Causal Drawbridges: Characterizing Gradient Blocking of Syntactic Islands in Transformer LMs

arXiv cs.CL / 4/16/2026

💬 OpinionIdeas & Deep AnalysisModels & Research

Key Points

  • The paper uses causal interventions in Transformer language models to study how syntactic “islands” block extraction, showing that models reproduce human acceptability judgments that vary by lexical content.
  • It finds that extraction from coordination islands uses the same filler-gap mechanisms as canonical wh-dependencies, but those mechanisms are selectively inhibited to different degrees.
  • By isolating functionally relevant subspaces across Transformer blocks, attention modules, and MLPs, the authors provide mechanistic evidence linking representational structure to syntactic constraints.
  • A projection of a large unrelated-text corpus onto the causal subspaces leads to a new hypothesis that the conjunction “and” is encoded differently in extractable versus non-extractable constructions (relational vs. purely conjunctive uses).
  • Overall, the work demonstrates how mechanistic interpretability techniques can generate testable linguistic hypotheses about representation and processing in Transformer LMs.

Abstract

We show how causal interventions in Transformer models provide insights into English syntax by focusing on a long-standing challenge for syntactic theory: syntactic islands.
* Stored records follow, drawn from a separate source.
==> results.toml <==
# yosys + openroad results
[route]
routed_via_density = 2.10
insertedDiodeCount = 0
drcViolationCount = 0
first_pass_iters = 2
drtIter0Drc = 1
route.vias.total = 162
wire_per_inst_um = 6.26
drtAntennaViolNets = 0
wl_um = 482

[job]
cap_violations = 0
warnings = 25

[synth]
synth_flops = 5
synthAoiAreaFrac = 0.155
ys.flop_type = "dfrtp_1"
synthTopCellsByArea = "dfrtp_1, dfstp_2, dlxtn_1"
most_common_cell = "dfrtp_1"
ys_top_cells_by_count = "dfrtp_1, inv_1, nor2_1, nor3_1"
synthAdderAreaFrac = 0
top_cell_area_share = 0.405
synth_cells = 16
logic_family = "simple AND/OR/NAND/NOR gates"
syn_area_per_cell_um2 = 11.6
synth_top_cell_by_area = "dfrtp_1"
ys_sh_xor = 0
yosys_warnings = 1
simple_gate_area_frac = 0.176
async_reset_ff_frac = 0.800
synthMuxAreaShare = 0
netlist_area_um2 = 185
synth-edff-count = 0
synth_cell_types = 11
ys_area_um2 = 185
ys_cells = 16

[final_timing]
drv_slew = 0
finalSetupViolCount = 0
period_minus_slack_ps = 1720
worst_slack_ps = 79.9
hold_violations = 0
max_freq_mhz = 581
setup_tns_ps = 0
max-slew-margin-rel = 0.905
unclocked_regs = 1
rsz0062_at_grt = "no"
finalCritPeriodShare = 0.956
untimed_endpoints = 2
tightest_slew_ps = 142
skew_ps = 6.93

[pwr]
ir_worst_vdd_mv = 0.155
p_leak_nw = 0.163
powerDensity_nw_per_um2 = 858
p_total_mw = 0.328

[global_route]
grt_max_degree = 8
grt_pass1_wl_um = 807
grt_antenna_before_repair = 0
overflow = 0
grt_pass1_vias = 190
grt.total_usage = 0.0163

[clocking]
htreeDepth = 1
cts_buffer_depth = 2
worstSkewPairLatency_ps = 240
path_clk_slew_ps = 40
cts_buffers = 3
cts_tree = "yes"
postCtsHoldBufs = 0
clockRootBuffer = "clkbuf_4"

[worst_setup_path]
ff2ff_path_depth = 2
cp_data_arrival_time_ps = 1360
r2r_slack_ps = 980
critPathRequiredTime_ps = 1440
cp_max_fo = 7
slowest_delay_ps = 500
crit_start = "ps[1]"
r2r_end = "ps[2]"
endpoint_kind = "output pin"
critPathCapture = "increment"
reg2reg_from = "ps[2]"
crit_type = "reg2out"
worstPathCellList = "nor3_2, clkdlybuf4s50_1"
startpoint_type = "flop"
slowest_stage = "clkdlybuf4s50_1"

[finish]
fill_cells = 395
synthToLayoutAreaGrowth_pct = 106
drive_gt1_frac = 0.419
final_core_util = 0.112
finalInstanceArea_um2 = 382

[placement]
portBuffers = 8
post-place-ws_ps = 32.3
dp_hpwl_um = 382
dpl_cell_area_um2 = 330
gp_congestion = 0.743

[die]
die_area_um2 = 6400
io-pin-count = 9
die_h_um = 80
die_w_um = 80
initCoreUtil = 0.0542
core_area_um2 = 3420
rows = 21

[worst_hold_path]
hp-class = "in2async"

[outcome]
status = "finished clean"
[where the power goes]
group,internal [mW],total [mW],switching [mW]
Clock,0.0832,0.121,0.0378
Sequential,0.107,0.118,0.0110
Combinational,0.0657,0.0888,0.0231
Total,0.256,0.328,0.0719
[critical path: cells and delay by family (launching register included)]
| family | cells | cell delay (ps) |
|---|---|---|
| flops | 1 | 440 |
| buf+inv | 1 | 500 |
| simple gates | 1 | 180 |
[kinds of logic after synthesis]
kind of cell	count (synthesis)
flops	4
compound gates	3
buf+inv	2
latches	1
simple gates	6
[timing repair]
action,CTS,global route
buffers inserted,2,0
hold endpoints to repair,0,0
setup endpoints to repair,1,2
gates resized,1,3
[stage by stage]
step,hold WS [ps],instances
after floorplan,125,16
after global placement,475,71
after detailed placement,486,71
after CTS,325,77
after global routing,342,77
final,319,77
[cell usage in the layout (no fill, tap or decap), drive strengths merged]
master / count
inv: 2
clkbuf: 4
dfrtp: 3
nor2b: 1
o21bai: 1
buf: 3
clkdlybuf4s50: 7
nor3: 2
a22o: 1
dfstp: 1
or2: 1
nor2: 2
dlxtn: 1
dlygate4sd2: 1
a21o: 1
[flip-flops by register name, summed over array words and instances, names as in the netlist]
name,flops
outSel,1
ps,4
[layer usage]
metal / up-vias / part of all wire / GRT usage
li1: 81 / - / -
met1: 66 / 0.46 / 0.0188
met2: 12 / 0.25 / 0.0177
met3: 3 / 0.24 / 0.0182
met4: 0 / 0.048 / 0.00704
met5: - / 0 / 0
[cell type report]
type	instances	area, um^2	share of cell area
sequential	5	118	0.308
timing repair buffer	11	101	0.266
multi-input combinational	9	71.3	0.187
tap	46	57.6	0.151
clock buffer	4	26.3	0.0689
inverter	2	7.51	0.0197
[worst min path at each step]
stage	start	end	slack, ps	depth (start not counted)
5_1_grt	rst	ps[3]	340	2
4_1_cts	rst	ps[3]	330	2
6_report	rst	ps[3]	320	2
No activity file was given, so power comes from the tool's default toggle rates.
Extraction from coordinated verb phrases is often degraded, yet acceptability varies gradiently with lexical content (e.g., "I know what he hates art and loves" vs. "I know what he looked down and saw"). We show that modern Transformer language models replicate human judgments across this gradient. Using causal interventions that isolate functionally relevant subspaces in Transformer blocks, attention modules, and MLPs, we demonstrate that extraction from coordination islands engages the same filler-gap mechanisms as canonical wh-dependencies, but that these mechanisms are selectively blocked to varying degrees. By projecting a large corpus of unrelated text onto these causally identified subspaces, we derive a novel linguistic hypothesis: the conjunction "and" is represented differently in extractable versus non-extractable constructions, corresponding to expressions encoding relational dependencies versus purely conjunctive uses. These results illustrate how mechanistic interpretability can inform syntax, generating new hypotheses about linguistic representation and processing.